IX. Model Evaluation

# Membandingkan predicted classes dengan actual classes
conf_matrix <- table(Predicted = predicted_class_test, Actual = test_data$high_collection)
conf_matrix
##          Actual
## Predicted  0  1
##         0 48 11
##         1  3 39
# Kalkulasi akurasi
accuracy <- sum(predicted_class_test == test_data$high_collection) / nrow(test_data)
print(paste("Accuracy:", accuracy))
## [1] "Accuracy: 0.861386138613861"
# Confusion Matrix
confusionMatrix(factor(predicted_class_test), factor(test_data$high_collection))
## Confusion Matrix and Statistics
## 
##           Reference
## Prediction  0  1
##          0 48 11
##          1  3 39
##                                           
##                Accuracy : 0.8614          
##                  95% CI : (0.7784, 0.9221)
##     No Information Rate : 0.505           
##     P-Value [Acc > NIR] : 4.937e-14       
##                                           
##                   Kappa : 0.7223          
##                                           
##  Mcnemar's Test P-Value : 0.06137         
##                                           
##             Sensitivity : 0.9412          
##             Specificity : 0.7800          
##          Pos Pred Value : 0.8136          
##          Neg Pred Value : 0.9286          
##              Prevalence : 0.5050          
##          Detection Rate : 0.4752          
##    Detection Prevalence : 0.5842          
##       Balanced Accuracy : 0.8606          
##                                           
##        'Positive' Class : 0               
## 

Kesimpulan Evaluasi Model : Accuracy : Model mencapai akurasi 86.14% . Ini merupakan indikator performa model cukup dapat diandalkan untuk memprediksi apakah suatu film akan memiliki collection yang tinggi atau rendah

95% Confidence Interval: range (0.7784, 0.9221) menunjukkan akurasi model signifikan secara statistik dan konsisten saat diuji dengan data test

Confusion Matrix: True Positives (48): Model berhasil memprediksi 48 instance di mana collection film rendah (0) dengan benar.

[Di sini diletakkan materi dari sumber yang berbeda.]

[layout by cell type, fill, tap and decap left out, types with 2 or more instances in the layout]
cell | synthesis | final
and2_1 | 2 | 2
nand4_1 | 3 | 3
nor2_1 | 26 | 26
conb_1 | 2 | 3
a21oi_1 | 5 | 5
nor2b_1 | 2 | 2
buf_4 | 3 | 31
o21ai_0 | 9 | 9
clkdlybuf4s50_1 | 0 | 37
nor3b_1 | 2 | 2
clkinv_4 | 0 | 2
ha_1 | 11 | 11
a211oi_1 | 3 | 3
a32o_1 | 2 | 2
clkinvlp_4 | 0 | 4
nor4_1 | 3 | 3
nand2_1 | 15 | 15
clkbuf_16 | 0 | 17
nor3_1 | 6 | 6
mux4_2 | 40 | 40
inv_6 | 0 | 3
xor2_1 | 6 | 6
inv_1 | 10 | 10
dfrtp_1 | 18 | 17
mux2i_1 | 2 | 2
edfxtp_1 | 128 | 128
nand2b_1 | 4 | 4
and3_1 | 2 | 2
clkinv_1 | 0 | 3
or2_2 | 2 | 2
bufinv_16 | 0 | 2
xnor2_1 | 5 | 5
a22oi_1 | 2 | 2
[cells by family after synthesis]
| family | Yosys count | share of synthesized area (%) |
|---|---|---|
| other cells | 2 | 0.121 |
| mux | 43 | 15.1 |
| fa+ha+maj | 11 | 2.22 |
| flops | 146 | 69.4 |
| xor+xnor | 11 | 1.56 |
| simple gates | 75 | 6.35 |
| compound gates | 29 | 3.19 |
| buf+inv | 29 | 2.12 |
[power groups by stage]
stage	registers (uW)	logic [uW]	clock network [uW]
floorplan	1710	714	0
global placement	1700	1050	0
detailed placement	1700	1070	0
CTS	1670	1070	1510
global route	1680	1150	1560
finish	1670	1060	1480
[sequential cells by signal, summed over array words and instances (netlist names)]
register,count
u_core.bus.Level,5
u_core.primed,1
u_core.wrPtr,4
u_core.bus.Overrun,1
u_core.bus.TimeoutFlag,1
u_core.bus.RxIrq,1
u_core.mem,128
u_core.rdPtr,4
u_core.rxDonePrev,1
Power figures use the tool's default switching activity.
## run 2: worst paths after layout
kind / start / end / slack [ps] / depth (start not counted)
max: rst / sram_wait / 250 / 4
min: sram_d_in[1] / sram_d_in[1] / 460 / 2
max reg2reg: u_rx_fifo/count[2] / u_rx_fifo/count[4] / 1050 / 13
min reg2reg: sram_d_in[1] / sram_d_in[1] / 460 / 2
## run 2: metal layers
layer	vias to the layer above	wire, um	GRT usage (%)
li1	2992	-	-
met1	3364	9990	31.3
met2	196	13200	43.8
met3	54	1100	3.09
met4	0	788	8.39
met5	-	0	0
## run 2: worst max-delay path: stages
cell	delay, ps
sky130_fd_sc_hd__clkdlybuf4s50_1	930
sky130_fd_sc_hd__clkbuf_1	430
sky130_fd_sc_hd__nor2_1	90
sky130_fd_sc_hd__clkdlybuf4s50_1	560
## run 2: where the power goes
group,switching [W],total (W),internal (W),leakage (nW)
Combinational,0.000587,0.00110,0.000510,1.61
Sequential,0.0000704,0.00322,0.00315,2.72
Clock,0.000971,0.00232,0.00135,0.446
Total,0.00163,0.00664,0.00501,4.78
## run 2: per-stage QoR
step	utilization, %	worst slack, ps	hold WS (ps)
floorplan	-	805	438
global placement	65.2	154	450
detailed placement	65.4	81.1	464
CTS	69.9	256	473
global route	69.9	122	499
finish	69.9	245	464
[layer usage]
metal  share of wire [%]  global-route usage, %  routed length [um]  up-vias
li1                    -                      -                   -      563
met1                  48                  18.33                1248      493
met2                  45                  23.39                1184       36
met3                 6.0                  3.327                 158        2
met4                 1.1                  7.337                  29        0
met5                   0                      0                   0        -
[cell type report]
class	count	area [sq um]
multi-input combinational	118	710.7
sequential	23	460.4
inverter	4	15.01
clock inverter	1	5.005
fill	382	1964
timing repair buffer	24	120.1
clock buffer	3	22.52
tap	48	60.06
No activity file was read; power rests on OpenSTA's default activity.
`config.mk`:
```
export PLATFORM = sky130hd
export DESIGN_NAME = matrix_multiplier_fxp
export DESIGN_NICKNAME = d
export VERILOG_FILES = /design/src/rtl/mm_pkg.sv /design/src/rtl/mm_mac_sat.sv /design/src/rtl/matrix_multiplier_fxp.sv
export SDC_FILE = /design/constraint.sdc
export NUM_CORES = 2
export LEC_CHECK = 0
export ABC_CLOCK_PERIOD_IN_PS = 17820
export CAP_MARGIN = 20
export CORE_AREA = 4 4 547 332
export CTS_CLUSTER_DIAMETER = 60
export DETAILED_ROUTE_END_ITERATION = 8
export DIE_AREA = 0 0 551 336
export GPL_TIMING_DRIVEN = 0
export SLEW_MARGIN = 20
export SYNTH_ARGS = -nofsm -noshare
export SYNTH_HDL_FRONTEND = slang
export SYNTH_SLANG_ARGS = --single-unit
```
`constraint.sdc`:
```
create_clock -name clk -period 17.82 [get_ports clk]
set_clock_uncertainty 0.2 [all_clocks]
set_input_delay 3.564 -clock clk [delete_from_list [all_inputs] [get_ports clk]]
set_output_delay 3.564 -clock clk [all_outputs]
set_load 0.005 [all_outputs]
```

True Negatives (39): Model berhasil memprediksi 39 instance di mana collection film tinggi (1) dengan benar. False Positives (3): Model salah memprediksi 3 instance sebagai collection tinggi padahal sebenarnya rendah. False Negatives (11): Model salah memprediksi 11 instance sebagai collection rendah padahal sebenarnya tinggi.

Sensitivitas dan Spesifisitas: Sensitivitas (Recall untuk Kelas 0): 0.9412 menunjukkan bahwa model berhasil mendeteksi 94.12% dari kelas 0 aktual (collection rendah). Artinya, model sangat efektif dalam mendeteksi kasus collection rendah. Spesifisitas (Recall untuk Kelas 1): 0.7800 menunjukkan bahwa model berhasil mendeteksi 78% dari kelas 1 aktual (collection tinggi). Meskipun lebih rendah dari sensitivitas, ini masih menunjukkan kemampuan yang baik dalam mendeteksi kasus collection tinggi. 4. Nilai Prediktif Positif dan Negatif: Nilai Prediktif Positif (Presisi untuk Kelas 0): 0.8136 menunjukkan bahwa ketika model memprediksi 0, prediksinya benar sebesar 81.36% dari waktu. Nilai Prediktif Negatif (Presisi untuk Kelas 1): 0.9286 menunjukkan bahwa ketika model memprediksi 1, prediksinya benar sebesar 92.86% dari waktu.

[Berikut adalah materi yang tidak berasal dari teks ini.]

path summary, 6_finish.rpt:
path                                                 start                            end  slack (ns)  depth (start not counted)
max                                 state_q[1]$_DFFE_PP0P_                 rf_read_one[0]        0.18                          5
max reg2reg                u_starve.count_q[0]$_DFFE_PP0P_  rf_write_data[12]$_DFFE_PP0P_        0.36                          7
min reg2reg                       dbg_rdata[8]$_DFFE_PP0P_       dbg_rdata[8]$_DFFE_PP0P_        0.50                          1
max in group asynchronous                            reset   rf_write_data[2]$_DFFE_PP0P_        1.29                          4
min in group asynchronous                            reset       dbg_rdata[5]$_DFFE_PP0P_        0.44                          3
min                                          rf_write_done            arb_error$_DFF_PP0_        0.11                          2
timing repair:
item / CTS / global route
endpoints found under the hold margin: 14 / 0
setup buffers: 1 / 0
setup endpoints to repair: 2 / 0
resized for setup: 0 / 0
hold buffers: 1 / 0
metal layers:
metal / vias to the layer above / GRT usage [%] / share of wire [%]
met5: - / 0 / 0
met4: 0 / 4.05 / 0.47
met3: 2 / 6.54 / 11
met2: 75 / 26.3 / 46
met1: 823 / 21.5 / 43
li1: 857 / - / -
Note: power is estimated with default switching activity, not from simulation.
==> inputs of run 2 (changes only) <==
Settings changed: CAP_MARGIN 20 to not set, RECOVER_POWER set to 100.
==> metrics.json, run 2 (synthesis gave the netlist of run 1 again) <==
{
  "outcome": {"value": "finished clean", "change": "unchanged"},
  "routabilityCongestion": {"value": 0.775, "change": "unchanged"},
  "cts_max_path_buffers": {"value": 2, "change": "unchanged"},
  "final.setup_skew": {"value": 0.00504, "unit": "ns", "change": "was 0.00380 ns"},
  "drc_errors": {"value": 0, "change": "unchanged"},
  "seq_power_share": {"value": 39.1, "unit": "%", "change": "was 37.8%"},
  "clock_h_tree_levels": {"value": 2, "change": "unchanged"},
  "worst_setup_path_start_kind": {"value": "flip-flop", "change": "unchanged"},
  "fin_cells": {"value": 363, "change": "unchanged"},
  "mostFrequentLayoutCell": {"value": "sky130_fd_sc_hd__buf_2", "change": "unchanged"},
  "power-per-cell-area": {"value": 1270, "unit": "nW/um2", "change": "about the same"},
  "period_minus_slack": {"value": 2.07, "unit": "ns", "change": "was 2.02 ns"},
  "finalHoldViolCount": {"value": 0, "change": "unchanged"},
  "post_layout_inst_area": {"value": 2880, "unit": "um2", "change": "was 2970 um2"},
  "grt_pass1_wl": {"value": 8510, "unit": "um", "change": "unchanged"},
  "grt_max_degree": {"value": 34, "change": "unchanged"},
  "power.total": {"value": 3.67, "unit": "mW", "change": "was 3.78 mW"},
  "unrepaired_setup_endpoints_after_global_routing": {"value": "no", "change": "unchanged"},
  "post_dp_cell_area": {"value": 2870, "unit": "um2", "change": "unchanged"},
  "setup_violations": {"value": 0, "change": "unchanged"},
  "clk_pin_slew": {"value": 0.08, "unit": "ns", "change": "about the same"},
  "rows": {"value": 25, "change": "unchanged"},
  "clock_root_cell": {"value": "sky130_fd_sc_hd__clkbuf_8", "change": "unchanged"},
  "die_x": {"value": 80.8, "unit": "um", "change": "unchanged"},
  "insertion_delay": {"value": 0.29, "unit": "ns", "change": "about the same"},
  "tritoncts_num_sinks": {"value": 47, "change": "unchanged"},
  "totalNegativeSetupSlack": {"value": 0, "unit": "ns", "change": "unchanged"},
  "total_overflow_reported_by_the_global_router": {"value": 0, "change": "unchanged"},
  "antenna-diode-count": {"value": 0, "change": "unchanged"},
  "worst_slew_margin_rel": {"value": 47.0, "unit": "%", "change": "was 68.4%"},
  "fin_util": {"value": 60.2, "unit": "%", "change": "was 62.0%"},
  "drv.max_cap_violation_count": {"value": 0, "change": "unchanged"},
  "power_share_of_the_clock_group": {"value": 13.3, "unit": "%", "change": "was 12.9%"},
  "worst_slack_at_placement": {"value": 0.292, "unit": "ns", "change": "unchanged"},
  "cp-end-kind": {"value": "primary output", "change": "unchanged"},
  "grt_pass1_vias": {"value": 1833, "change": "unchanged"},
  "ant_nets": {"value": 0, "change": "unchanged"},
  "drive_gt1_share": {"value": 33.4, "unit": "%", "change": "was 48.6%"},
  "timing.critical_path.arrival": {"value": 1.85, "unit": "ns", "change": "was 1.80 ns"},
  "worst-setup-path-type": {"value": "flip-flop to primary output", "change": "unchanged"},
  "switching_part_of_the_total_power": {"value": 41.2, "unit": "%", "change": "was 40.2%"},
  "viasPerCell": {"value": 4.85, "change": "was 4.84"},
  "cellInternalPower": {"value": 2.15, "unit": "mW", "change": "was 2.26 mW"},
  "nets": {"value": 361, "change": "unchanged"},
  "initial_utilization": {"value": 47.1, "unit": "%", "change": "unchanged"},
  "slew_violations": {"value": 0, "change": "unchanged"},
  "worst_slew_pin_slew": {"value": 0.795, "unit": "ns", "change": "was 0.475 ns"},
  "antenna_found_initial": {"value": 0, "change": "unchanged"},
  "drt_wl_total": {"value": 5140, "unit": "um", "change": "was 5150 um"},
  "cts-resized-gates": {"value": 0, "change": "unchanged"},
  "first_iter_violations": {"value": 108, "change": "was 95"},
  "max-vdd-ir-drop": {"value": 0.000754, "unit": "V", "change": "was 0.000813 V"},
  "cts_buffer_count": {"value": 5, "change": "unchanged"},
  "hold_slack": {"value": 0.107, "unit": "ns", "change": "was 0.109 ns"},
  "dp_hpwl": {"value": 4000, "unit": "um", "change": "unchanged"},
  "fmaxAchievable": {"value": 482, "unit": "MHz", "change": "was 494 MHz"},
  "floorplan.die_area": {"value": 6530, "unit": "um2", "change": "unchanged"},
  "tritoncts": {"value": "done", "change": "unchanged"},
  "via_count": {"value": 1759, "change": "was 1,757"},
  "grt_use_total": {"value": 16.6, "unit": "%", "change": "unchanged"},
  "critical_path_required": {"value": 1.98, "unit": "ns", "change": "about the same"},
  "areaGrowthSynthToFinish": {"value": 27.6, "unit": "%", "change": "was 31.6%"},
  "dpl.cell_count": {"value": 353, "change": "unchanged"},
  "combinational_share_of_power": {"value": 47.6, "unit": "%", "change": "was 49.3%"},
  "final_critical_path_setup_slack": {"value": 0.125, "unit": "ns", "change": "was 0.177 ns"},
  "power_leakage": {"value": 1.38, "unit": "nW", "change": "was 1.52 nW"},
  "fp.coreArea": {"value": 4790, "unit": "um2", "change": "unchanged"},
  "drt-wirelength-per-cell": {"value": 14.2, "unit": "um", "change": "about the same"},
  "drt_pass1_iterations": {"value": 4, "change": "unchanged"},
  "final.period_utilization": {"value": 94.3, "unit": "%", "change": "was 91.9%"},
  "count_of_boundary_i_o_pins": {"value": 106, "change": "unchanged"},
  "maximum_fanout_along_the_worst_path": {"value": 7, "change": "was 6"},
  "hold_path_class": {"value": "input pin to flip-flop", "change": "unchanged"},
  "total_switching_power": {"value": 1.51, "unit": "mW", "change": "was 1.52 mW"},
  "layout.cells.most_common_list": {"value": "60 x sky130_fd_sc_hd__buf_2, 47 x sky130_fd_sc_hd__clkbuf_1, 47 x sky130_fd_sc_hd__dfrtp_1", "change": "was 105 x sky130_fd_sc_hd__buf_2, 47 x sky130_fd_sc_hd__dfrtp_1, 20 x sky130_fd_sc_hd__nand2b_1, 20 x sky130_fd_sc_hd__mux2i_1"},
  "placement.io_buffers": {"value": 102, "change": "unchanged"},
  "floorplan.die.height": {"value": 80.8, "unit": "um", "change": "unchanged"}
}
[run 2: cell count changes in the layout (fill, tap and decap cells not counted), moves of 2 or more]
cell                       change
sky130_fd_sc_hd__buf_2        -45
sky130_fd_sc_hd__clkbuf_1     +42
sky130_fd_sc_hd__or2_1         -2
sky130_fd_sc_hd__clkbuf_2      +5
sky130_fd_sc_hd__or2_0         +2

Akurasi Seimbang: Akurasi Seimbang: 0.8606 merepresentasikan rata-rata dari sensitivitas dan spesifisitas. Metrik ini penting ketika dataset mungkin tidak memiliki representasi kelas yang seimbang, menunjukkan bahwa model berkinerja baik untuk kedua kelas positif dan negatif.

False Negative relatif lebih tinggi (11 kasus) dibandingkan dengan false positive (3 kasus). Ini mungkin menunjukkan bahwa model cenderung melewatkan kasus collection tinggi, yang mungkin memerlukan penyesuaian jika mendeteksi kasus ini sangat penting.